Boehringer Ingelheim announced the first patient enrolled in its Phase II clinical trial BALANCE-CFTM 1 to evaluate a new potential treatment for cystic fibrosis.
The trial will investigate how different doses of the compound, an inhaled epithelial sodium channel (ENaC) inhibitor, impact lung function compared to placebo when added to the standard of care in adults and adolescents with cystic fibrosis.
People with cystic fibrosis have genetic mutations that cause mucus in various organs to become thick and sticky. In the lungs, thick and sticky mucus clogs the airways and traps germs, like bacteria, leading to infections, inflammation, respiratory failure and other complications. The inhaled ENaC inhibitor (BI 1265162) is designed to block the absorption of sodium that may keep the surface of the airways hydrated, which may help make mucus less thick, making it easier to keep airways clear in cystic fibrosis.

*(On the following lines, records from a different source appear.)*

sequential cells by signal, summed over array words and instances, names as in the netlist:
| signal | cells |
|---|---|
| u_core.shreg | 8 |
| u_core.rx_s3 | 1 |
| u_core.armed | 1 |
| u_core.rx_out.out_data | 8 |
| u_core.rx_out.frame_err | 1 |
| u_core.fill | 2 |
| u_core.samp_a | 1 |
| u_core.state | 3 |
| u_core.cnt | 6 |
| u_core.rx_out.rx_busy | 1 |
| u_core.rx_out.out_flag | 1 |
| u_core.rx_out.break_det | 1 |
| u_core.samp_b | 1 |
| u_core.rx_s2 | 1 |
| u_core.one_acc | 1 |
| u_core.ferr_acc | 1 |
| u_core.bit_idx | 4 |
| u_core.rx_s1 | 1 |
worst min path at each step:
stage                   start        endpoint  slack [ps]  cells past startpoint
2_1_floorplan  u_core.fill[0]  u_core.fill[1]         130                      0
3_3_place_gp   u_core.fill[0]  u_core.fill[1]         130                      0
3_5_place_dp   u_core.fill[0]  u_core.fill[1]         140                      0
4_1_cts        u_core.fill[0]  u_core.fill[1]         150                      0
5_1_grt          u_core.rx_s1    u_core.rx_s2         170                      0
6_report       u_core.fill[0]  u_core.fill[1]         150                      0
**src/rtl/mem_sram_ctrl_pkg.sv**
```systemverilog
// mem_sram_ctrl_pkg: MEM_* operation codes, SRAM FSM states and op helpers
// shared by the SRAM controller and its lane aligner.
package mem_sram_ctrl_pkg;

   localparam logic [3:0] MEM_NOP = 4'd0;
   localparam logic [3:0] MEM_LB  = 4'd1;
   localparam logic [3:0] MEM_LBU = 4'd2;
   localparam logic [3:0] MEM_LH  = 4'd3;
   localparam logic [3:0] MEM_LHU = 4'd4;
   localparam logic [3:0] MEM_LW  = 4'd5;
   localparam logic [3:0] MEM_SB  = 4'd6;
   localparam logic [3:0] MEM_SH  = 4'd7;
   localparam logic [3:0] MEM_SW  = 4'd8;

   typedef enum logic [1:0] {
      SRAM_IDLE   = 2'd0,
      SRAM_ACCESS = 2'd1,
      SRAM_DONE   = 2'd2
   } sram_state_t;

   // Codes outside LB..SW behave exactly like MEM_NOP.
   function automatic logic op_is_valid(input logic [3:0] op);
      return (op >= MEM_LB) && (op <= MEM_SW);
   endfunction

   function automatic logic op_is_store(input logic [3:0] op);
      return (op == MEM_SB) || (op == MEM_SH) || (op == MEM_SW);
   endfunction

endpackage

```
**src/rtl/mem_sram_ctrl_lane_align.sv**
```systemverilog
// mem_sram_ctrl_lane_align: little-endian byte-lane enables, store-data
// replication and load extraction with sign/zero extension.
module mem_sram_ctrl_lane_align
   import mem_sram_ctrl_pkg::*;
(
   input  logic [3:0]  i_req_op,
   input  logic [1:0]  i_req_addr,
   input  logic [31:0] i_wdata,
   input  logic [3:0]  i_rsp_op,
   input  logic [1:0]  i_rsp_addr,
   input  logic [31:0] i_rdata,
   output logic [3:0]  o_be_n,
   output logic [31:0] o_wdata,
   output logic [31:0] o_ldata
);

   logic [7:0]  w_byte;
   logic [15:0] w_half;

   always_comb begin
      o_be_n  = 4'b1111;
      o_wdata = i_wdata;
      case (i_req_op)
         MEM_LW, MEM_SW: o_be_n = 4'b0000;
         MEM_LH, MEM_LHU, MEM_SH: begin
            o_be_n  = i_req_addr[1] ? 4'b0011 : 4'b1100;
            o_wdata = {2{i_wdata[15:0]}};
         end
         MEM_LB, MEM_LBU, MEM_SB: begin
            o_be_n  = ~(4'b0001 << i_req_addr);
            o_wdata = {4{i_wdata[7:0]}};
         end
         default: ;
      endcase
   end

   always_comb begin
      w_byte = i_rdata[7:0];
      case (i_rsp_addr)
         2'd1:    w_byte = i_rdata[15:8];
         2'd2:    w_byte = i_rdata[23:16];
         2'd3:    w_byte = i_rdata[31:24];
         default: w_byte = i_rdata[7:0];
      endcase
   end

   assign w_half = i_rsp_addr[1] ? i_rdata[31:16] : i_rdata[15:0];

   // Stores and idle codes fall through to zero.
   always_comb begin
      o_ldata = '0;
      case (i_rsp_op)
         MEM_LB:  o_ldata = {{24{w_byte[7]}}, w_byte};
         MEM_LBU: o_ldata = {24'd0, w_byte};
         MEM_LH:  o_ldata = {{16{w_half[15]}}, w_half};
         MEM_LHU: o_ldata = {16'd0, w_half};
         MEM_LW:  o_ldata = i_rdata;
         default: o_ldata = '0;
      endcase
   end

endmodule

```
**src/rtl/mem_sram_ctrl.sv**
```systemverilog
// mem_sram_ctrl: fixed-latency responder between the MEM stage and an
// asynchronous 32-bit SRAM; IDLE -> ACCESS x WAIT_CYCLES -> DONE.
module mem_sram_ctrl
   import mem_sram_ctrl_pkg::*;
#(
   parameter int WAIT_CYCLES = 2,
   parameter int SRAM_AW     = 20
) (
   input  logic               clk,
   input  logic               rst,
   input  logic [3:0]         ramOp_i,
   input  logic [31:0]        ramAddr_i,
   input  logic [31:0]        storeData_i,
   output logic               success_o,
   output logic [31:0]        loadData_o,
   output logic [SRAM_AW-1:0] sram_addr_o,
   output logic [31:0]        sram_wdata_o,
   output logic               sram_wdata_oe_o,
   input  logic [31:0]        sram_rdata_i,
   output logic               sram_ce_n_o,
   output logic               sram_oe_n_o,
   output logic               sram_we_n_o,
   output logic [3:0]         sram_be_n_o
);

   localparam int CW = (WAIT_CYCLES > 2) ? $clog2(WAIT_CYCLES) : 1;
   localparam logic [CW-1:0] CNT_INIT = CW'(WAIT_CYCLES - 1);

   sram_state_t   r_state;
   logic [CW-1:0] r_cnt;
   logic [3:0]    r_op;
   logic [1:0]    r_lane;

   logic        w_req;
   logic        w_store;
   logic [3:0]  w_be_n;
   logic [31:0] w_wdata;
   logic [31:0] w_ldata;
   logic        w_unused;

   assign w_req    = op_is_valid(ramOp_i);
   assign w_store  = op_is_store(ramOp_i);
   assign w_unused = ^ramAddr_i[31:SRAM_AW+2];

   mem_sram_ctrl_lane_align u_align (
      .i_req_op   (ramOp_i),
      .i_req_addr (ramAddr_i[1:0]),
      .i_wdata    (storeData_i),
      .i_rsp_op   (r_op),
      .i_rsp_addr (r_lane),
      .i_rdata    (sram_rdata_i),
      .o_be_n     (w_be_n),
      .o_wdata    (w_wdata),
      .o_ldata    (w_ldata)
   );

   always_ff @(posedge clk) begin
      if (rst) begin
         r_state         <= SRAM_IDLE;
         r_cnt           <= '0;
         r_op            <= MEM_NOP;
         r_lane          <= '0;
         success_o       <= 1'b0;
         loadData_o      <= '0;
         sram_addr_o     <= '0;
         sram_wdata_o    <= '0;
         sram_wdata_oe_o <= 1'b0;
         sram_ce_n_o     <= 1'b1;
         sram_oe_n_o     <= 1'b1;
         sram_we_n_o     <= 1'b1;
         sram_be_n_o     <= 4'hF;
      end else begin
         success_o <= 1'b0;
         unique case (r_state)
            SRAM_IDLE: begin
               if (w_req) begin
                  r_state         <= SRAM_ACCESS;
                  r_cnt           <= CNT_INIT;
                  r_op            <= ramOp_i;
                  r_lane          <= ramAddr_i[1:0];
                  sram_addr_o     <= ramAddr_i[SRAM_AW+1:2];
                  sram_wdata_o    <= w_wdata;
                  sram_be_n_o     <= w_be_n;
                  sram_ce_n_o     <= 1'b0;
                  sram_oe_n_o     <= w_store;
                  sram_we_n_o     <= ~w_store;
                  sram_wdata_oe_o <= w_store;
               end
            end
            SRAM_ACCESS: begin
               // A flush (op dropped to NOP) ends the access without success.
               if (!w_req || r_cnt == '0) begin
                  r_state         <= w_req ? SRAM_DONE : SRAM_IDLE;
                  success_o       <= w_req;
                  if (w_req) loadData_o <= w_ldata;
                  sram_wdata_oe_o <= 1'b0;
                  sram_ce_n_o     <= 1'b1;
                  sram_oe_n_o     <= 1'b1;
                  sram_we_n_o     <= 1'b1;
                  sram_be_n_o     <= 4'hF;
               end else begin
                  r_cnt <= r_cnt - 1'b1;
                  // Raise we_n one cycle early so data outlives the strobe.
                  if (r_cnt == CW'(1)) sram_we_n_o <= 1'b1;
               end
            end
            SRAM_DONE: r_state <= SRAM_IDLE;
            default:   r_state <= SRAM_IDLE;
         endcase
      end
   end

endmodule

```
**config.mk**
```make
export PLATFORM = sky130hd
export DESIGN_NAME = mem_sram_ctrl
export DESIGN_NICKNAME = d
export VERILOG_FILES = /design/src/rtl/mem_sram_ctrl_pkg.sv /design/src/rtl/mem_sram_ctrl_lane_align.sv /design/src/rtl/mem_sram_ctrl.sv
export SDC_FILE = /design/constraint.sdc
export NUM_CORES = 1
export LEC_CHECK = 0
export CAP_MARGIN = 20
export CORE_AREA = 2 2 109 132
export CTS_BUF_LIST = sky130_fd_sc_hd__clkbuf_4 sky130_fd_sc_hd__clkbuf_8
export CTS_CLUSTER_DIAMETER = 150
export DETAILED_ROUTE_END_ITERATION = 12
export DIE_AREA = 0 0 111 134
export GPL_TIMING_DRIVEN = 1
export PLACE_DENSITY_LB_ADDON = 0.3
export SETUP_SLACK_MARGIN = 0.4
export SYNTH_ARGS = -nofsm -noshare
export SYNTH_HDL_FRONTEND = slang
export SYNTH_SLANG_ARGS = --single-unit
```
**constraint.sdc**
```tcl
create_clock -name clk -period 2.5 [get_ports clk]
set_input_delay 0.375 -clock clk [delete_from_list [all_inputs] [get_ports clk]]
set_output_delay 0.375 -clock clk [all_outputs]
set_load 0.005 [all_outputs]
```
==> flow_summary.json <==
{
  "status": "finished, final reports clean",
  "first_global_vias": 4554,
  "clk_pin_slew_ns": 0.10,
  "finalSetupViolCount": 0,
  "synth-main-ff-cell": "dfxtp_1",
  "rsz0062_at_grt": "false",
  "relSlewSlack_pct": 39.90,
  "p_leak_uw": 0.002660,
  "period_share_pct": 80.49,
  "drtAntennaViolNets": 0,
  "max_freq_mhz": 496.9,
  "synth.top_cell.area_share_pct": 43.93,
  "vias": 4716,
  "syn2layout_area_growth_pct": 51.71,
  "max-clock-path-buffers": 2,
  "grt_overflow": 0,
  "worstSkewPairLatency_ns": 0.37,
  "cts_buffers": 9,
  "final_nets": 808,
  "vdd_drop_max_uv": 328.1,
  "wire_per_inst_um": 17.06,
  "p_total_uw": 4020,
  "antenna_cells": 0,
  "core_area_um2": 13580,
  "routed_wl_um": 15030,
  "antenna_found_initial": 0,
  "ios": 195,
  "yosysSeqAreaShare_pct": 43.93,
  "dpl.hpwl_um": 10540,
  "yosysTopAreaCell": "dfxtp_1",
  "cp-end-kind": "flip-flop",
  "grt_pass1_wl_um": 23140,
  "syn-num-nets": 630,
  "reg2reg_depth": 4,
  "crit_top_cell": "buf_4",
  "drt_iter0_drc": 299,
  "synth.avg_cell_area_um2": 8.803,
  "remaining_drc_errors": 0,
  "drv_cap": 0,
  "startpoint_type": "input port",
  "rows": 47,
  "port_buffers": 184,
  "path_cells": "clkdlybuf4s50_1 > nor4_1 > buf_4 > nor4b_4 > buf_4 > buf_4 > nor2_1 > buf_12 > a22o_1",
  "timing.setup.critical_path_class": "in2reg",
  "period_needed_ns": 2.012,
  "power.density_nw_per_um2": 570.1,
  "finClkSkew_ns": 0.009082,
  "finalMaxSlewViolations": 0,
  "arrival_ns": 2.27,
  "synthCells": 528,
  "firstDrtPassIters": 5,
  "nFillCells": 1282,
  "cts_tree": "built",
  "async_reset_ff_share_pct": 0,
  "ys_types": 51,
  "gp_congestion": 0.8852,
  "die_x_um": 111,
  "drive_gt1_share_pct": 10.42,
  "syn-cell-area_um2": 4648,
  "dp.cells": 861,
  "cpMaxStageDelayCell": "clkdlybuf4s50_1",
  "start_util_pct": 34.22,
  "tightest_slew_ns": 0.8938,
  "hold_viol": 0,
  "crit_path_max_incr_delay_ns": 0.54,
  "synth-edff-count": 0,
  "cts.sinks": 102,
  "ctsHoldBuffers": 0,
  "h-tree-depth": 3,
  "worstPathMaxFanout": 25,
  "die_h_um": 134,
  "tns_ns": 0,
  "synth_area_leaders": "dfxtp_1 44%, nand2_1 8.2%, a22o_1 4.9%, a211oi_1 4.7%, a21oi_1 4.5%",
  "worst_ep_required_time_ns": 2.76,
  "yosys_warnings": 0,
  "die-area_um2": 14870,
  "clockRootBuffer": "clkbuf_8",
  "vias_per_cell": 5.353,
  "multi_input_area_um2": 2434,
  "ys_ff_latch": 102,
  "track_usage_pct": 19.16,
  "hold_path.class": "in2reg",
  "grt_max_degree": 65,
  "regArea_um2": 2042,
  "hold_depth": 2,
  "finalNonFillerCells": 881
}
[flip-flops by register name, summed over array words and instances (netlist names)]
name	count
r_cnt	1
r_op	4
sram_be_n_o	4
r_state	2
loadData_o	32
sram_wdata_o	32
sram_oe_n_o	1
sram_wdata_oe_o	1
sram_we_n_o	1
sram_ce_n_o	1
sram_addr_o	20
success_o	1
r_lane	2
[cell usage in the layout, fill, tap and decap left out, types with 6 or more instances in the layout]
cell,count
mux2_2,7
clkdlybuf4s50_1,180
nand2_1,102
a221oi_1,9
a211oi_1,28
a221o_1,9
mux4_2,6
a22o_1,26
dfxtp_1,102
mux2i_1,15
a21oi_1,42
o21ai_0,19
nor2_1,46
buf_4,22
nand2b_1,6
clkbuf_8,10
[critical path, delay by kind of cell]
family                 cells  cell delay, ns
AOI/OAI and AO/OA          1            0.24
and+or+nand+nor            3            0.38
buffers and inverters      5            1.26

The ENaC inhibitor is intended to treat patients with all types of cystic fibrosis mutations. It is inhaled via the Respimat1, which is the platform inhaler of Boehringer Ingelheim. The Respimat inhaler actively delivers medicine in a slow-moving soft mist that is easy to inhale even for people who have difficulty breathing. People with cystic fibrosis often have a high treatment burden, sometimes spending hours administrating multiple treatments. The BI 1265162 ENaC inhibitor is delivered via the Respimat1 to offer a quick inhalation that can be taken anywhere and is intended to be added to the standard of care.
“We are pleased to enrol our first patient into this Phase II trial, and we hope our ENaC inhibitor will be proven to help people affected by cystic fibrosis,” said Dr Kay Tetzlaff, Head of Medicine, Therapeutic Area Inflammation, Boehringer Ingelheim. “Boehringer Ingelheim is committed to researching new treatments that address serious unmet needs. We are hopeful that this treatment, along with its delivery method, will make an important difference for patients affected by this debilitating condition.”
Cystic fibrosis is a progressive, genetic disease that causes persistent lung infections and limits the ability to breathe over time.6 Despite improved treatment options in recent years, patients still face deteriorating health and have a median life expectancy in their 40s.